Curious Hair wrote:
The Great Northern wrote:
Curious Hair wrote:
The Great Northern wrote:
Unreal that the city is actually going to let this shit happen.
I can't believe so many people are so happy about it. They hate Lightfoot that much?
Most people have absolutely no taste. If you tell them "cheap easy parking" they are fully in.
I still have hope this process drags out long enough that a new mayor gets in office who can agree with the Bears on another major renovation to Soldier Field. One that might even get landmark status back. Lightfoot seems to resigned to losing them. Next election is less than a year and a half away. I doubt the Bears break ground on a new stadium before then.

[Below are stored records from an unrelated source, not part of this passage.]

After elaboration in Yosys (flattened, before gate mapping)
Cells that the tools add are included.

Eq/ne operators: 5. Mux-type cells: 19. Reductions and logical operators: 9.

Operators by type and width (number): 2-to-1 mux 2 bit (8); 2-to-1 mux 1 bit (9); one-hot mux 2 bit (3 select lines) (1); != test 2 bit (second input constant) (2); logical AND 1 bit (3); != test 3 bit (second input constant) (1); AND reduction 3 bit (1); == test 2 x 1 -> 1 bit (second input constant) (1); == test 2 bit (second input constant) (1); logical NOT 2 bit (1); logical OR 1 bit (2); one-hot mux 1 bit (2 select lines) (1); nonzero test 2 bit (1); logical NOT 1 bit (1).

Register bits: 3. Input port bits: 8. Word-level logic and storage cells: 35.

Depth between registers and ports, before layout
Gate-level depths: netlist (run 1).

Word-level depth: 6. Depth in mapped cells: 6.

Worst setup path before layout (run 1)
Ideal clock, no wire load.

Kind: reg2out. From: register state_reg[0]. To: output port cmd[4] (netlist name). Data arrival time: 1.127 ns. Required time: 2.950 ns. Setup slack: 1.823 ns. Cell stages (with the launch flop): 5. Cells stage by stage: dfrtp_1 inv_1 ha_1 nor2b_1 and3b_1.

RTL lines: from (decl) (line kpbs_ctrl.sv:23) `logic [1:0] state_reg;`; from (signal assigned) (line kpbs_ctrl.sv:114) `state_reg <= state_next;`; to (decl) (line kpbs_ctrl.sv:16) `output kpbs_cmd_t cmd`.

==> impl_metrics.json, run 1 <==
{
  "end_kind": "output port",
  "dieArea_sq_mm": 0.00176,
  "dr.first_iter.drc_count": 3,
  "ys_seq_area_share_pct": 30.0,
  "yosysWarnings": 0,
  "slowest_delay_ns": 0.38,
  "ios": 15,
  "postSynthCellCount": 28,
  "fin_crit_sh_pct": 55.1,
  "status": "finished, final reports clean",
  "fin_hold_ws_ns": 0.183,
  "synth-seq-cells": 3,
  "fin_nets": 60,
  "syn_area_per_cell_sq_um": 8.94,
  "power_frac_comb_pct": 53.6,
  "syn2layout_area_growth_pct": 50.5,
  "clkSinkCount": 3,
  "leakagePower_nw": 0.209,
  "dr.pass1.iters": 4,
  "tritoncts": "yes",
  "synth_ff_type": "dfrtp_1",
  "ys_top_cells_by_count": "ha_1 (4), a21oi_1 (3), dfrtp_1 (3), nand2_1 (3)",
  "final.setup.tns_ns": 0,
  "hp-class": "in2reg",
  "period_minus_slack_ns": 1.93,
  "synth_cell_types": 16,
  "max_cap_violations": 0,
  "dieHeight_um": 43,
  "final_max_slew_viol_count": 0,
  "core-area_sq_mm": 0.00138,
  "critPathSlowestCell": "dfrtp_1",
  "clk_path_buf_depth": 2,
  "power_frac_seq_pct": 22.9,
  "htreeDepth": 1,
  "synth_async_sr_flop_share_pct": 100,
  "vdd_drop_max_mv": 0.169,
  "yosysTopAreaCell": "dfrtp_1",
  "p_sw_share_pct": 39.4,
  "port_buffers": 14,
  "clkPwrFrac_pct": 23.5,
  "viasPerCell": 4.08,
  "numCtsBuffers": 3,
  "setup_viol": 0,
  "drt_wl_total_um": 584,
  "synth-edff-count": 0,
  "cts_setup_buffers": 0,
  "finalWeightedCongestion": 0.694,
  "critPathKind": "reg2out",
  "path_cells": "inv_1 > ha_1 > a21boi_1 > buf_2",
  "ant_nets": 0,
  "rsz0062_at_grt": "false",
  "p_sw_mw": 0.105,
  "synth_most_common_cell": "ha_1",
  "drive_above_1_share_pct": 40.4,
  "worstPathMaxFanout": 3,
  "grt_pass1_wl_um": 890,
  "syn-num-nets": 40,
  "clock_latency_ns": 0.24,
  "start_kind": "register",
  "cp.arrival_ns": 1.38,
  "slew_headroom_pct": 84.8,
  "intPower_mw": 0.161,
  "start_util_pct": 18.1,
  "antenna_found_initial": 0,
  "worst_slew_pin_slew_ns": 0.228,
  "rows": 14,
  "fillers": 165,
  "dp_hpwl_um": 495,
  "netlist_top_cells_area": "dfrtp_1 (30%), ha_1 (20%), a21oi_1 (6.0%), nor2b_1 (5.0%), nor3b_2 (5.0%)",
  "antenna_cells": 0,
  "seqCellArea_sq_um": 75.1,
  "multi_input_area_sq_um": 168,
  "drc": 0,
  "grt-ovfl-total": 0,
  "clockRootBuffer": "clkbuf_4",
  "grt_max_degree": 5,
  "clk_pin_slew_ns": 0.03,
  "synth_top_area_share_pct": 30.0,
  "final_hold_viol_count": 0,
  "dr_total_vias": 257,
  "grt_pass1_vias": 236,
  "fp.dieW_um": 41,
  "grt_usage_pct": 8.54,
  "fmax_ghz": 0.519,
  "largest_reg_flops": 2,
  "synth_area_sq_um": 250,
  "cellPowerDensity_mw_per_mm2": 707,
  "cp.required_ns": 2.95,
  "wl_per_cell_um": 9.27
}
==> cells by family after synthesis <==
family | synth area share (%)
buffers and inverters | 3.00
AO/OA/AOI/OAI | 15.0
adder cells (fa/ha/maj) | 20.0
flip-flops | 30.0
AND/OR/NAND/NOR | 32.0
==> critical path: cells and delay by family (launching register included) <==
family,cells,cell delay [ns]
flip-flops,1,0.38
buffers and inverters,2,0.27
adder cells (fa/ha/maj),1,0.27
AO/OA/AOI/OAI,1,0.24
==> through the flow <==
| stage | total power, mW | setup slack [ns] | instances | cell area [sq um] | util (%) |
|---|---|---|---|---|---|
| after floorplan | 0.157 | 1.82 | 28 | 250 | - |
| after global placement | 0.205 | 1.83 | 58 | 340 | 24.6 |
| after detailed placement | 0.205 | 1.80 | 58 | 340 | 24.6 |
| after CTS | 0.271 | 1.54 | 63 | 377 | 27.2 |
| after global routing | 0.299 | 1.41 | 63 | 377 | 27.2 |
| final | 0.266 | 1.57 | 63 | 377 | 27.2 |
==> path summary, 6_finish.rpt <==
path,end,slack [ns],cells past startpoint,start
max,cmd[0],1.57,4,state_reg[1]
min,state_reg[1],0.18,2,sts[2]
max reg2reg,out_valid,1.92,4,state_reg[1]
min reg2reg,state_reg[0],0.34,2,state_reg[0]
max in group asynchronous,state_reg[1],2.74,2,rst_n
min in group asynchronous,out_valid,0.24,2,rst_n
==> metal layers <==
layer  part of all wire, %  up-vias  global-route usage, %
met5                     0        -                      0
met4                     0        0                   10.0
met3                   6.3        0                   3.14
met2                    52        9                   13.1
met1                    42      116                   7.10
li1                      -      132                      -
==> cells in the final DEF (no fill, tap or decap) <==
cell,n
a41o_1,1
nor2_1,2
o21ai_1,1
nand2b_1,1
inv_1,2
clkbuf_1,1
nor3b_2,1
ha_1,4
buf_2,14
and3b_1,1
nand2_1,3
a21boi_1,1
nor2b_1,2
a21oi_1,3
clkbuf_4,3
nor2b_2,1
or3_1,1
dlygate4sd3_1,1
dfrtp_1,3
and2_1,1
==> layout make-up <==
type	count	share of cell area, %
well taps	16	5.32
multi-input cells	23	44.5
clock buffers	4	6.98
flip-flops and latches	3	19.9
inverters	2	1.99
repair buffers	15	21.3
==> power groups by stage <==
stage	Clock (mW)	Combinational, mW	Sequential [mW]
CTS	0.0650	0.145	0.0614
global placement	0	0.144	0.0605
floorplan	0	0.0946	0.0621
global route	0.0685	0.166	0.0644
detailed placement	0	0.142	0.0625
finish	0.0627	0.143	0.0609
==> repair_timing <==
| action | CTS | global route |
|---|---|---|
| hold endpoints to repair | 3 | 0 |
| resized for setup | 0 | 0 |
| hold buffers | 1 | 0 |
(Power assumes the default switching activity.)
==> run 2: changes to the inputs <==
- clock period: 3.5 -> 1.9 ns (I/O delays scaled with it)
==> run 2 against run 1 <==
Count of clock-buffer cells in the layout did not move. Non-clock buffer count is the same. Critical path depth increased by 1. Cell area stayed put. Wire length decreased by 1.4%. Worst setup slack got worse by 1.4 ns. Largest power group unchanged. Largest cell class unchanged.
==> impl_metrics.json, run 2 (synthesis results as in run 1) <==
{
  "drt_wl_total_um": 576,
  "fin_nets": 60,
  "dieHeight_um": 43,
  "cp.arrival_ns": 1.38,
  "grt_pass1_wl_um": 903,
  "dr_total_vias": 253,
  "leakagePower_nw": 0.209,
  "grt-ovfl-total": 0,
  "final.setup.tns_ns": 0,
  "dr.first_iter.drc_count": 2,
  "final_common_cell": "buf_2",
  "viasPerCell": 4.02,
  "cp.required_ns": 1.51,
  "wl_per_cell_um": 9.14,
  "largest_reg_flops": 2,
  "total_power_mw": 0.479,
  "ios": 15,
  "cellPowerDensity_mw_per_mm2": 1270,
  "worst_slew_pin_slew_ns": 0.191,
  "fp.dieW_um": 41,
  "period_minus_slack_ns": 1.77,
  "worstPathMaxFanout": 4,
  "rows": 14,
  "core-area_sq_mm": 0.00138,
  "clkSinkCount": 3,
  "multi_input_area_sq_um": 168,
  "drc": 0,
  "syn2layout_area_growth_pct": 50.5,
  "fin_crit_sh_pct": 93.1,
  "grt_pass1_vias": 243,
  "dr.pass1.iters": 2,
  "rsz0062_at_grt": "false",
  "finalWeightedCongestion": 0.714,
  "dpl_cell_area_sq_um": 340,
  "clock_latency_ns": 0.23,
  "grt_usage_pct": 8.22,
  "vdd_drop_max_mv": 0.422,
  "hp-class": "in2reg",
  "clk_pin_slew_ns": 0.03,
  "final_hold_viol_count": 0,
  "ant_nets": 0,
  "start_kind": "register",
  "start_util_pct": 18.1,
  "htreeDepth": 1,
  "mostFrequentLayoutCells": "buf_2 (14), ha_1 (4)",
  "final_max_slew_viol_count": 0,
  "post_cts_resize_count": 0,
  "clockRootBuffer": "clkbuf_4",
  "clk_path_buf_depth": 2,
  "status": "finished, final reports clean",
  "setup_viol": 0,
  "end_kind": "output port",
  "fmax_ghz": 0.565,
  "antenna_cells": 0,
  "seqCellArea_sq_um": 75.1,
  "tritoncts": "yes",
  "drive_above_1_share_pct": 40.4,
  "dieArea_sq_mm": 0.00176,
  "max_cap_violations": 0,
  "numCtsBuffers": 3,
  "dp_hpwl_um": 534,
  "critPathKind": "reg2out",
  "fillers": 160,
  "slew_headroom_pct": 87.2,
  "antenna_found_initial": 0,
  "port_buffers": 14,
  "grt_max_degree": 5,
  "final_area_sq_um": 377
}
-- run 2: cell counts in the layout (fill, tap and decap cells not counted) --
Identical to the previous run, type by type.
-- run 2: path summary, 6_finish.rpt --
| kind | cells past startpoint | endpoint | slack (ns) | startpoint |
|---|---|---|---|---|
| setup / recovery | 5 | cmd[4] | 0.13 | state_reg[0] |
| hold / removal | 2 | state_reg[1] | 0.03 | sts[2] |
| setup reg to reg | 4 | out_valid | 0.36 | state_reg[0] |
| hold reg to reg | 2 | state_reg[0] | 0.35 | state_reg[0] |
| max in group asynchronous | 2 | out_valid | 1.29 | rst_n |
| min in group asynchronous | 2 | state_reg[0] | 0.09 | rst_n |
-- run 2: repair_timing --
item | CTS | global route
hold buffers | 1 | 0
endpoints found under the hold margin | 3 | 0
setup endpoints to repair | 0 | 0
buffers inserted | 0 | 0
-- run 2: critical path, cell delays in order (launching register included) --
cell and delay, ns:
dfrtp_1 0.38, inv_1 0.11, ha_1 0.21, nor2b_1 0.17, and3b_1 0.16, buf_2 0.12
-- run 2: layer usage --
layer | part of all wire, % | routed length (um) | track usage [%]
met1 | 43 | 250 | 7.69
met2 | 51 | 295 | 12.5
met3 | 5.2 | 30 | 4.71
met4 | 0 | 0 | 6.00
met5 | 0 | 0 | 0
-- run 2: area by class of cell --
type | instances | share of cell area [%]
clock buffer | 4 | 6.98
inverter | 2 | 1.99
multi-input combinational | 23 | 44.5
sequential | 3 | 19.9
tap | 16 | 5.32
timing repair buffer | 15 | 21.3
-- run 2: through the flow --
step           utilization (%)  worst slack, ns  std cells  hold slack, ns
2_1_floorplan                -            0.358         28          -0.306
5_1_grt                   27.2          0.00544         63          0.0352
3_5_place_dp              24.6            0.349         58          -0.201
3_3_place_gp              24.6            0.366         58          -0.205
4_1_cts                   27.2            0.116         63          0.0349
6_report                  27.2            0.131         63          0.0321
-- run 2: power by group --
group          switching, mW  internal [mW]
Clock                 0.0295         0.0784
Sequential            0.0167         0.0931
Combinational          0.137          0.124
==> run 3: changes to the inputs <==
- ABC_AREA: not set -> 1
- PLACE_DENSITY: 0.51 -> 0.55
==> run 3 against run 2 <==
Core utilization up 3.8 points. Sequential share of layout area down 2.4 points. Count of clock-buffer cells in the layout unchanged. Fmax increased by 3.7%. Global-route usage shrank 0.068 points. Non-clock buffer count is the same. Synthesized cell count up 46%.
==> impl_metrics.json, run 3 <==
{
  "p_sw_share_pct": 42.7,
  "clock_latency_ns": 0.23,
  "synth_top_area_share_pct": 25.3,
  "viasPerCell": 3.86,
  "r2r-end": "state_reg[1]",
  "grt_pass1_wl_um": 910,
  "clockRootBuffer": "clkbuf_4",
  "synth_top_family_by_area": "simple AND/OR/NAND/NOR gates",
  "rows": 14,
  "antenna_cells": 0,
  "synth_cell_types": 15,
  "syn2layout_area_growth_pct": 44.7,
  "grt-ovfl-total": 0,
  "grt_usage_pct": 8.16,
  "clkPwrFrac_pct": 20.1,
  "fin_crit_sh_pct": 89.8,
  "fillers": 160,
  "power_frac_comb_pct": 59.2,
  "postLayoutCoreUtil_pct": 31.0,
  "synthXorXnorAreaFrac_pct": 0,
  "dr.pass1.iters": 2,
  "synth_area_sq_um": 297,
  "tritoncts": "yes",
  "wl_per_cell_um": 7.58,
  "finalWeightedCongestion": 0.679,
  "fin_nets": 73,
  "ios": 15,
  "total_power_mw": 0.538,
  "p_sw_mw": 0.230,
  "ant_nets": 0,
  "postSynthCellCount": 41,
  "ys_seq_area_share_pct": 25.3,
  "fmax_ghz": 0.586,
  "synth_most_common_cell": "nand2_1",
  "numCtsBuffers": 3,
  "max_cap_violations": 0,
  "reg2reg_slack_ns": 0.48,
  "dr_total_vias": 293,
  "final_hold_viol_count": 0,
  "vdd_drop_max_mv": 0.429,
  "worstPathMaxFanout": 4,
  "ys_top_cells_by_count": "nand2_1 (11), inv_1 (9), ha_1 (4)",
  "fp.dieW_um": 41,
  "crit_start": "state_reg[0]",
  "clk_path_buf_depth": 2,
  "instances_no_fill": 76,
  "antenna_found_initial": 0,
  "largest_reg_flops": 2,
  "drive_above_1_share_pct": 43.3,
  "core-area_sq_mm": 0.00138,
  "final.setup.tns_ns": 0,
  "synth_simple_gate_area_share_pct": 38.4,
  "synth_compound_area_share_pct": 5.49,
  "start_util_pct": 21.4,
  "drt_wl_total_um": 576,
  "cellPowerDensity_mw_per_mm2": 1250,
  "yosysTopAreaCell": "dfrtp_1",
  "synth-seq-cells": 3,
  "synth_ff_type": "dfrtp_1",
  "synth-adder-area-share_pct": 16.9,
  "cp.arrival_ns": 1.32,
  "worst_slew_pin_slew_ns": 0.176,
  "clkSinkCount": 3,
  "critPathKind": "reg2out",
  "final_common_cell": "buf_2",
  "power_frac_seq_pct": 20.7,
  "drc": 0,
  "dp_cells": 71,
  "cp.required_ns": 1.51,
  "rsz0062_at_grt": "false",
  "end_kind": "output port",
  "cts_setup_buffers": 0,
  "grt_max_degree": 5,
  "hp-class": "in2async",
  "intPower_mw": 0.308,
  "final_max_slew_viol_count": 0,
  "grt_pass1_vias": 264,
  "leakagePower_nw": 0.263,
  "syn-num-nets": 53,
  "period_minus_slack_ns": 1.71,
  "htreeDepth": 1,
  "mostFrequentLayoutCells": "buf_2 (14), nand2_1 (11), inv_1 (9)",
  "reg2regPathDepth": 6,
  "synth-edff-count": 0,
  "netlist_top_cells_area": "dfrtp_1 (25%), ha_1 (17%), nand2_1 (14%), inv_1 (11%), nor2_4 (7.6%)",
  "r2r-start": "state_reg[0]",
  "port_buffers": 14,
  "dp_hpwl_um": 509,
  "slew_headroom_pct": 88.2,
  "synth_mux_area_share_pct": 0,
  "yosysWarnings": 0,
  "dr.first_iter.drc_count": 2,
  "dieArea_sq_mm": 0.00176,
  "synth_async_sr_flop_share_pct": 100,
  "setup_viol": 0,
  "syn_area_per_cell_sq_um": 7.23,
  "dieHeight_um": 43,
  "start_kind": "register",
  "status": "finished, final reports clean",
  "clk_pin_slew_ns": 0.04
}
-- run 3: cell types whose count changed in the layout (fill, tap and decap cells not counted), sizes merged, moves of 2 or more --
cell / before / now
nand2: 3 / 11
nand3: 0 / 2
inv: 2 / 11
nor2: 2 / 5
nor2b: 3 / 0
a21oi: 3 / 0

The thing I don't get is how many people are taking this new attitude that
this is what's been holding the Bears back. The problem all along was a lakefront stadium in the city and not [gestures broadly] all of this? We all seem to agree that the McCaskeylings are these dead-eyed mutants who can't walk into a room without consulting an instruction manual, but now for some reason two-thirds of the fanbase thinks that those same mutants should spearhead a massive mixed-use real estate project and that nothing can possibly go wrong with that. Okay.
The dumbest and therefore likeliest possible outcome is that an Arlington Park stadium is just Soldier Field but more so: a monument of and to luxury suites that limits the general population more than any other stadium in the league. Watch it only be 64,000 seats instead of 61,000. But it'll have DOME!
You did argue before that baseball stadiums should be in cities and football stadiums should be in the suburbs. I believe it had to do with the Cubs or Sox moving.
This is great news. Let cities play hardball and see what happens. Build a domed stadium in Arlington Heights. Get the Big Ten football title game and a few Final Fours. If Detroit, Minneapolis, and Indianapolis are midwestern cities with an indoor domed stadium then why is a place with just as bad weather but also a lake that amplifies it stuck in the 60s?
The city should have been desperate to build a domed stadium for either the White Sox or Bears and instead they though Chicago was too big to have to care.